Recorded data:
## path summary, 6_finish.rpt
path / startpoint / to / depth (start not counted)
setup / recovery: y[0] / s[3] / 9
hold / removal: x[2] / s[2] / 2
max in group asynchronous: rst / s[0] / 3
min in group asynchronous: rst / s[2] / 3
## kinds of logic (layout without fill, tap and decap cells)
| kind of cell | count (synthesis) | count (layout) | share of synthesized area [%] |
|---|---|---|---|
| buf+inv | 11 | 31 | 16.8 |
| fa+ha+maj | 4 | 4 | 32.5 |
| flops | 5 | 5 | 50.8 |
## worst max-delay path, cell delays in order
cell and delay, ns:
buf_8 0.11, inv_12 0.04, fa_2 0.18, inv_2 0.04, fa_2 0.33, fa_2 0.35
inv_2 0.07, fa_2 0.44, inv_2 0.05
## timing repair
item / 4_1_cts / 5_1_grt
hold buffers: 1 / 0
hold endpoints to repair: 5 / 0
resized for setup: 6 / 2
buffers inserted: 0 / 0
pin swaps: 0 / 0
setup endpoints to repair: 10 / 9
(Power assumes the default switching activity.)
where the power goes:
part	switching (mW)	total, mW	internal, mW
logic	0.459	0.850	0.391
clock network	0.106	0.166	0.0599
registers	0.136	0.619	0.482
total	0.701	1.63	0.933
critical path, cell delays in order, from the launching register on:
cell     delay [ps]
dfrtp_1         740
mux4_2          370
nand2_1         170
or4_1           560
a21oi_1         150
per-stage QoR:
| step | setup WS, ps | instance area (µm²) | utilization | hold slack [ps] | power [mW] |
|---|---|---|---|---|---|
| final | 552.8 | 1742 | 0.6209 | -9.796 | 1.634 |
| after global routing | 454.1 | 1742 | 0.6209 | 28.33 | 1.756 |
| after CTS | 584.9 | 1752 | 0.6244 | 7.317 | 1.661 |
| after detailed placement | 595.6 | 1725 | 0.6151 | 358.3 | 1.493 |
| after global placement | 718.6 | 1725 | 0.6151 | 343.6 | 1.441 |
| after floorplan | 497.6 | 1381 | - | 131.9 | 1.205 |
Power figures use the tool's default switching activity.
<file path="config.mk">
export PLATFORM = sky130hd
export DESIGN_NAME = bcd_adjust
export DESIGN_NICKNAME = d
export VERILOG_FILES = /design/src/rtl/bcd_adjust.sv
export SDC_FILE = /design/constraint.sdc
export NUM_CORES = 1
export LEC_CHECK = 0
export CORE_ASPECT_RATIO = 0.7
export CORE_MARGIN = 4
export CORE_UTILIZATION = 50
export DETAILED_ROUTE_END_ITERATION = 16
export PLACE_DENSITY = 0.85
export SYNTH_ARGS = -nofsm -noshare
export SYNTH_HDL_FRONTEND = slang
export SYNTH_SLANG_ARGS = --single-unit
</file>
<file path="constraint.sdc">
create_clock -name clk -period 3.2 [get_ports clk]
set_clock_uncertainty 0.1 [all_clocks]
set_input_delay 0.48 -clock clk [delete_from_list [all_inputs] [get_ports clk]]
set_output_delay 0.48 -clock clk [all_outputs]
set_load 0.02 [all_outputs]
</file>
==> src/rtl/l2_bus_pkg.sv <==
// Shared types and constants for the L2 port arbiter and its helpers.
package l2_bus_pkg;

    localparam int unsigned ADDR_W_DEF = 24;
    localparam int unsigned DATA_W_DEF = 8;

    // One-hot ownership of the downstream port.
    localparam logic [1:0] GRANT_NONE = 2'b00;
    localparam logic [1:0] GRANT_S0   = 2'b01;
    localparam logic [1:0] GRANT_S1   = 2'b10;

    typedef enum logic [2:0] {
        IDLE,
        BUSY,
        DONE,
        ERR,
        RELEASE
    } state_e;

endpackage

==> src/rtl/rr_pick2.sv <==
// Two-way round-robin pick: one-hot winner among two requests given a preference bit.
module rr_pick2
    import l2_bus_pkg::*;
(
    input  logic       req0,
    input  logic       req1,
    input  logic       prefer1,
    output logic [1:0] win,
    output logic       valid
);

    // Requester 0 wins when alone or when it is the preferred side of a tie.
    always_comb begin
        // NOTE: every output of a combinational block gets a default first, so no path can infer a latch.
        win = GRANT_NONE;
        if (req0 && (!req1 || !prefer1)) begin
            win = GRANT_S0;
        end else if (req1) begin
            win = GRANT_S1;
        end
        valid = req0 | req1;
    end

endmodule

==> src/rtl/l2_port_arbiter.sv <==
// Round-robin arbiter sharing one ce/rw/RDY memory port between two requesters,
// with a watchdog that aborts transactions the downstream never acknowledges.
module l2_port_arbiter
    import l2_bus_pkg::*;
#(
    parameter int unsigned ADDR_W  = ADDR_W_DEF,
    parameter int unsigned DATA_W  = DATA_W_DEF,
    parameter int unsigned TIMEOUT = 1024
) (
    input  logic              clk,
    input  logic              rst_n,
    input  logic              s0_ce,
    input  logic              s0_rw,
    input  logic [ADDR_W-1:0] s0_addr,
    input  logic [DATA_W-1:0] s0_wdata,
    output logic [DATA_W-1:0] s0_rdata,
    output logic              s0_rdy,
    input  logic              s1_ce,
    input  logic              s1_rw,
    input  logic [ADDR_W-1:0] s1_addr,
    input  logic [DATA_W-1:0] s1_wdata,
    output logic [DATA_W-1:0] s1_rdata,
    output logic              s1_rdy,
    output logic              m_ce,
    output logic              m_rw,
    output logic [ADDR_W-1:0] m_addr,
    output logic [DATA_W-1:0] m_wdata,
    input  logic [DATA_W-1:0] m_rdata,
    input  logic              m_rdy,
    output logic [1:0]        grant,
    output logic              timeout_err
);

    // Watchdog is sized to hold TIMEOUT; a disabled watchdog keeps a 1-bit idle counter.
    localparam int unsigned        WD_W    = (TIMEOUT > 0) ? $clog2(TIMEOUT + 1) : 1;
    localparam logic [WD_W-1:0]    WD_LAST = WD_W'((TIMEOUT > 0) ? TIMEOUT - 1 : 0);
    localparam logic [WD_W-1:0]    WD_MAX  = '1;

    state_e            state_q;
    state_e            state_d;
    logic              prefer1_q;
    logic [WD_W-1:0]   wd_cnt_q;
    logic [1:0]        win;
    logic              win_valid;
    logic              own_ce;
    logic              wd_fire;
    logic              rly_rdy;
    logic [DATA_W-1:0] rly_data;

    rr_pick2 u_pick (
        .req0    (s0_ce),
        .req1    (s1_ce),
        .prefer1 (prefer1_q),
        .win     (win),
        .valid   (win_valid)
    );

    assign own_ce  = (grant[0] & s0_ce) | (grant[1] & s1_ce);
    assign wd_fire = (TIMEOUT != 0) && (wd_cnt_q == WD_LAST) && !m_rdy;

    // State register.
    always_ff @(posedge clk or negedge rst_n) begin
        // NOTE: sequential state uses non-blocking (<=) so every flop samples pre-edge values.
        if (!rst_n) begin
            state_q <= IDLE;
        end else begin
            state_q <= state_d;
        end
    end

    // Next-state logic for the transaction life cycle.
    always_comb begin
        state_d = state_q;
        unique case (state_q)
            IDLE:    if (win_valid) state_d = BUSY;
            BUSY:    if (m_rdy) state_d = DONE;
                     else if (wd_fire) state_d = ERR;
            DONE:    if (!m_rdy) state_d = DONE == DONE ? RELEASE : RELEASE;
            ERR:     state_d = RELEASE;
            RELEASE: if (!own_ce) state_d = IDLE;
            default: state_d = IDLE;
        endcase
    end

    // Downstream request registers, ownership, round-robin pointer and watchdog.
    always_ff @(posedge clk or negedge rst_n) begin
        if (!rst_n) begin
            m_ce      <= 1'b0;
            m_rw      <= 1'b0;
            m_addr    <= '0;
            m_wdata   <= '0;
            grant     <= GRANT_NONE;
            prefer1_q <= 1'b0;
            wd_cnt_q  <= '0;
        end else begin
            m_ce <= (state_d == BUSY) || (state_d == DONE);
            if (state_q == IDLE && win_valid) begin
                grant    <= win;
                m_rw     <= win[1] ? s1_rw    : s0_rw;
                m_addr   <= win[1] ? s1_addr  : s0_addr;
                m_wdata  <= win[1] ? s1_wdata : s0_wdata;
                wd_cnt_q <= '0;
            end
            if (state_q == BUSY && TIMEOUT != 0 && wd_cnt_q != WD_MAX) begin
                wd_cnt_q <= wd_cnt_q + WD_W'(1);
            end
            if (state_q == RELEASE && !own_ce) begin
                grant     <= GRANT_NONE;
                prefer1_q <= grant[0];
            end
        end
    end

    // Relay ready/data to the owner only: live in DONE, forced ready with zero data in ERR.
    always_comb begin
        rly_rdy  = 1'b0;
        rly_data = '0;
        if (state_q == DONE) begin
            rly_rdy  = m_rdy;
            rly_data = m_rdata;
        end else if (state_q == ERR) begin
            rly_rdy  = 1'b1;
        end
    end

    assign s0_rdy      = grant[0] & rly_rdy;
    assign s1_rdy      = grant[1] & rly_rdy;
    assign s0_rdata    = grant[0] ? rly_data : '0;
    assign s1_rdata    = grant[1] ? rly_data : '0;
    assign timeout_err = (state_q == ERR);

endmodule

==> config.mk <==
export PLATFORM = sky130hd
export DESIGN_NAME = l2_port_arbiter
export DESIGN_NICKNAME = d
export VERILOG_FILES = /design/src/rtl/l2_bus_pkg.sv /design/src/rtl/rr_pick2.sv /design/src/rtl/l2_port_arbiter.sv
export SDC_FILE = /design/constraint.sdc
export NUM_CORES = 1
export LEC_CHECK = 0
export CAP_MARGIN = 25
export CORE_UTILIZATION = 40
export DETAILED_ROUTE_END_ITERATION = 10
export GPL_ROUTABILITY_DRIVEN = 1
export PLACE_DENSITY = 0.81
export SETUP_SLACK_MARGIN = 0.4
export SLEW_MARGIN = 40
export SYNTH_ARGS = -nofsm -noshare
export SYNTH_HDL_FRONTEND = slang
export SYNTH_SLANG_ARGS = --single-unit
export TNS_END_PERCENT = 1
==> constraint.sdc <==
create_clock -name clk -period 2 [get_ports clk]
set_input_delay 0.5 -clock clk [delete_from_list [all_inputs] [get_ports clk]]
set_output_delay 0.5 -clock clk [all_outputs]
set_load 0.03 [all_outputs]
==> out/summary.txt, run 1 <==
=======================================================================================
Max Transition Viols Final                                                            0
Final wirelength                                                                7.34 mm
Number of hold violations in the final report                                         0
Global-route congestion overflow total                                                0
Die footprint                                                                 6850 um^2
Buffers from clock root to sink, at most                                              2
Horiz. Die Dim                                                                  82.7 um
Nets in the synthesized netlist                                                     343
Fraction of power spent switching nets                                            47.8%
Net switching power                                                             3.02 mW
Placed cell area                                                              4150 um^2
Area of the mapped netlist                                                    2610 um^2
Utilization of the core after routing                                             73.5%
Buffers and inverters on the worst path                                               2
Total negative slack                                                        -0.00216 ns
GRT Resource Usage Total                                                          21.4%
Number of buffers added on ports                                                    133
Half-perimeter wire length of the detailed placement result                     5.20 mm
Final Worst Setup Slack                                                     -0.00216 ns
Number of max-cap violations                                                          0
CP max-delay cell                                                          sky130_fd_sc_hd__dfrtp_1
Number of standard cells after synthesis                                            263
Part of the cycle the worst path needs                                             100%
Sequence of cells on the critical path                                     nand2b_4, nor3b_4, buf_6, and2_4, buf_6
Drt pass-1 iters                                                                      6
Met3 track utilization from global routing                                        7.36%
Num rows                                                                             29
Setup repair after global routing missed its margin                                true
Number of antenna violations at the first check in global routing                     0
Number of enable-type register cells in the synthesized netlist                       0
Non-filler cells, final                                                             489
Total instance count after detailed placement                                       473
Met2 GRT Util                                                                     38.4%
Area growth, synth to finish                                                      77.9%
Part of the total power dissipated in sequential elements                         29.5%
Worst vdd rail ir drop                                                         0.927 mV
Slew at the pin closest to its max-slew limit                                  0.614 ns
Startpoint-to-endpoint class of the critical path                            reg -> out
Clock power share                                                                  9.6%
Worst slack at placement                                                      -0.284 ns
Number of inserted filler cells in the final layout                                 444
Antenna diode instance count                                                          0
Avg Cell Area, Syn                                                            9.91 um^2
Later-pin clock latency in the skew report                                      0.31 ns
Largest net degree at the start of global routing                                    68
TritonCTS Buffers                                                                     5
Worst path top cell family by delay                                        simple AND/OR/NAND/NOR gates
Warnings from Yosys                                                                   0
Post-DR wirelength/cell                                                         15.0 um
Final-layout worst hold slack                                                  0.159 ns
CTS tree                                                                          built
Req. time, crit path                                                            1.50 ns
Normalized max-slew margin                                                        58.9%
Tot Pwr                                                                         6.31 mW
Vias post-DR                                                                       2558
Most instantiated flip-flop cell in the synthesis netlist                  sky130_fd_sc_hd__dfrtp_1
Run status                                                                 complete, but fails checks
Power density over the cells                                               1360 nW/um^2
Final instance area                                                           4640 um^2
Number of nets with antenna violations after routing                                  0
Clk sink count                                                                       51
Met1 track demand over resource                                                   22.5%
Clock transition at the registers of the reported paths                         0.10 ns
Die outline height                                                              82.7 um
DRC violation count after routing                                                     0
Number of distinct standard cells referenced by the synthesized netlist              45
Kind of start point of the critical path                                           flop
Cell chosen for the clock root                                             sky130_fd_sc_hd__clkbuf_8
Share of the yosys chip area belonging to registers                               48.9%
Max stage delay on crit path                                                    0.40 ns
Wire length of the first global-routing pass                                    10.9 mm
Top cell type's share of synthesized area                                         48.9%
Final setup violation count                                                           1
Period minus WS final                                                           2.00 ns
Biggest area contributors in the synthesized netlist                       sky130_fd_sc_hd__dfrtp_1 49%, sky130_fd_sc_hd__mux2i_1 13%, sky130_fd_sc_hd__o21ai_0 7.1%
Detail-routed via count per cell                                                   5.23
Number of violations reported at the end of detailed-routing iteration 0             96
Cell accounting for the most synthesized area                              sky130_fd_sc_hd__dfrtp_1
GPL Wtd Cong                                                                      0.817
Part of the total power dissipated in combinational logic                         60.9%
Failing checks                                                             negative setup slack
Starting density of the core                                                      41.3%
Clock tree skew after final layout                                           0.00681 ns
Endpoint arrival time on the critical path                                      1.50 ns
Max Fanout on Critical Path                                                           8
Share of final-layout standard cells stronger than drive strength 1               44.4%
Kind of end point of the critical path                                     primary output
Hold buffer count at cts                                                              0
Floorplan Core Area                                                           6310 um^2
Leakage Power                                                                   2.19 nW
CP dominant cell by count                                                  sky130_fd_sc_hd__buf_6
Ys async rst share                                                                 100%
Synth Register Bits                                                                  51
Top-level port count                                                                134
Via count of the first global-routing pass                                         2489
H-tree Lvls                                                                           2
Hold/Removal Path Class                                                     in -> async
Number of nets at the end of the flow                                               491
Most used routing layer                                                            met2
F_max                                                                         0.499 GHz
Total internal power                                                            3.29 mW
=======================================================================================
[logic make-up after synthesis]
logic type / after synthesis / share of synthesized area [%]
AOI/OAI and AO/OA: 54 / 12.4
adders and majority gates: 1 / 0.480
DFF: 51 / 48.9
muxes: 36 / 14.0
and+or+nand+nor: 100 / 20.1
buffers and inverters: 18 / 3.12
xor gates and xnor gates: 3 / 1.01
[what timing repair did]
item | in CTS | in global routing
endpoints found under the hold margin | 0 | 0
pin swaps | 71 | 64
endpoints found under the setup margin | 104 | 98
gates resized for setup | 170 | 106
buffers inserted | 6 | 2
[cell usage after synthesis (3+ instances only)]
| cell type | number |
|---|---|
| sky130_fd_sc_hd__buf_2 | 5 |
| sky130_fd_sc_hd__and2_1 | 19 |
| sky130_fd_sc_hd__inv_1 | 3 |
| sky130_fd_sc_hd__and3_1 | 3 |
| sky130_fd_sc_hd__mux2_2 | 3 |
| sky130_fd_sc_hd__nand2_1 | 43 |
| sky130_fd_sc_hd__nor3b_1 | 4 |
| sky130_fd_sc_hd__dfrtp_1 | 51 |
| sky130_fd_sc_hd__nor2_1 | 9 |
| sky130_fd_sc_hd__a21oi_1 | 3 |
| sky130_fd_sc_hd__o21ai_0 | 37 |
| sky130_fd_sc_hd__mux2i_1 | 33 |
| sky130_fd_sc_hd__clkbuf_1 | 7 |
| sky130_fd_sc_hd__nand3_1 | 6 |
[cell type report]
class / instances / area [um^2] / share of cell area (%)
multi-input combinational: 194 / 1690 / 36.4
timing repair buffer: 155 / 1470 / 31.6
sequential: 51 / 1280 / 27.7
tap: 77 / 96.3 / 2.08
clock buffer: 5 / 68.8 / 1.48
clock inverter: 3 / 18.8 / 0.405
inverter: 4 / 15.0 / 0.324
[final timing paths]
kind	start	slack, ns	to	cells after the start
max	state_q[2]$_DFF_PN0_	-0.002	s1_rdata[4]	5
min	rst_n	0.16	m_ce$_DFF_PN0_	2
max reg2reg	state_q[2]$_DFF_PN0_	0.05	wd_cnt_q[9]$_DFFE_PN0P_	6
min reg2reg	m_wdata[2]$_DFFE_PN0P_	0.50	m_wdata[2]$_DFFE_PN0P_	2
max in group asynchronous	rst_n	1.59	grant[0]$_DFFE_PN0P_	2
min in group clk	m_wdata[2]$_DFFE_PN0P_	0.50	m_wdata[2]$_DFFE_PN0P_	2
[placed cells by master (no fill, tap or decap), drive strengths merged, types with 2 or more instances in the layout]
cell type,Yosys,routed
inv,4,5
nor2,9,9
clkbuf,7,29
clkdlybuf4s15,0,11
nor3b,5,5
dlygate4sd2,0,3
nor2b,2,2
nand3,7,7
or4,3,3
dfrtp,51,51
nand2,43,43
nor3,2,2
and3,4,4
and2,19,19
mux2i,33,33
xor2,2,2
o41ai,2,2
mux2,3,3
a211o,2,2
buf,7,42
clkinv,0,2
clkdlybuf4s50,0,74
a21oi,3,3
o21ai,38,38
[flip-flops by register name, indices dropped and copies added (netlist names)]
signal and count:
state_q 3, m_rw 1, m_ce 1, m_wdata 8
wd_cnt_q 11, m_addr 24, grant 2, prefer1_q 1
[power groups by stage]
stage / Clock [mW] / Combinational (mW) / Sequential, mW
3_5_place_dp: 0 / 3.28 / 1.76
5_1_grt: 0.656 / 4.11 / 1.92
6_report: 0.606 / 3.84 / 1.86
2_1_floorplan: 0 / 1.28 / 2.40
4_1_cts: 0.614 / 3.53 / 1.79
3_3_place_gp: 0 / 3.19 / 1.75
[routing by layer]
layer / vias up / routed length (um) / part of all wire, %
met2: 121 / 4000 / 55
met3: 15 / 628 / 8.6
met1: 1192 / 2570 / 35
met5: - / 0 / 0
li1: 1230 / - / -
met4: 0 / 136 / 1.9
Power figures use the tool's default switching activity.
==> run 2: changes to the inputs <==
Settings changed: SKIP_CTS_REPAIR_TIMING set to 1.
==> run 2 against run 1 <==
  * The run still ends with negative setup slack left
  * Maximum frequency down 4.5%
  * Cell area decreased by 3.3%
  * First-iteration DRC count shrank 2.1%
  * Sequential power fell by 8%
  * Setup slack worse by 0.095 ns
  * Flip-flop and latch count is the same
  * Largest cell class is now buffers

What needs to be done: Quote the listing above from its first line to the line with "## kinds of", inclusive, and add nothing.

Exercise result:
## path summary, 6_finish.rpt
path / startpoint / to / depth (start not counted)
setup / recovery: y[0] / s[3] / 9
hold / removal: x[2] / s[2] / 2
max in group asynchronous: rst / s[0] / 3
min in group asynchronous: rst / s[2] / 3
## kinds of logic (layout without fill, tap and decap cells)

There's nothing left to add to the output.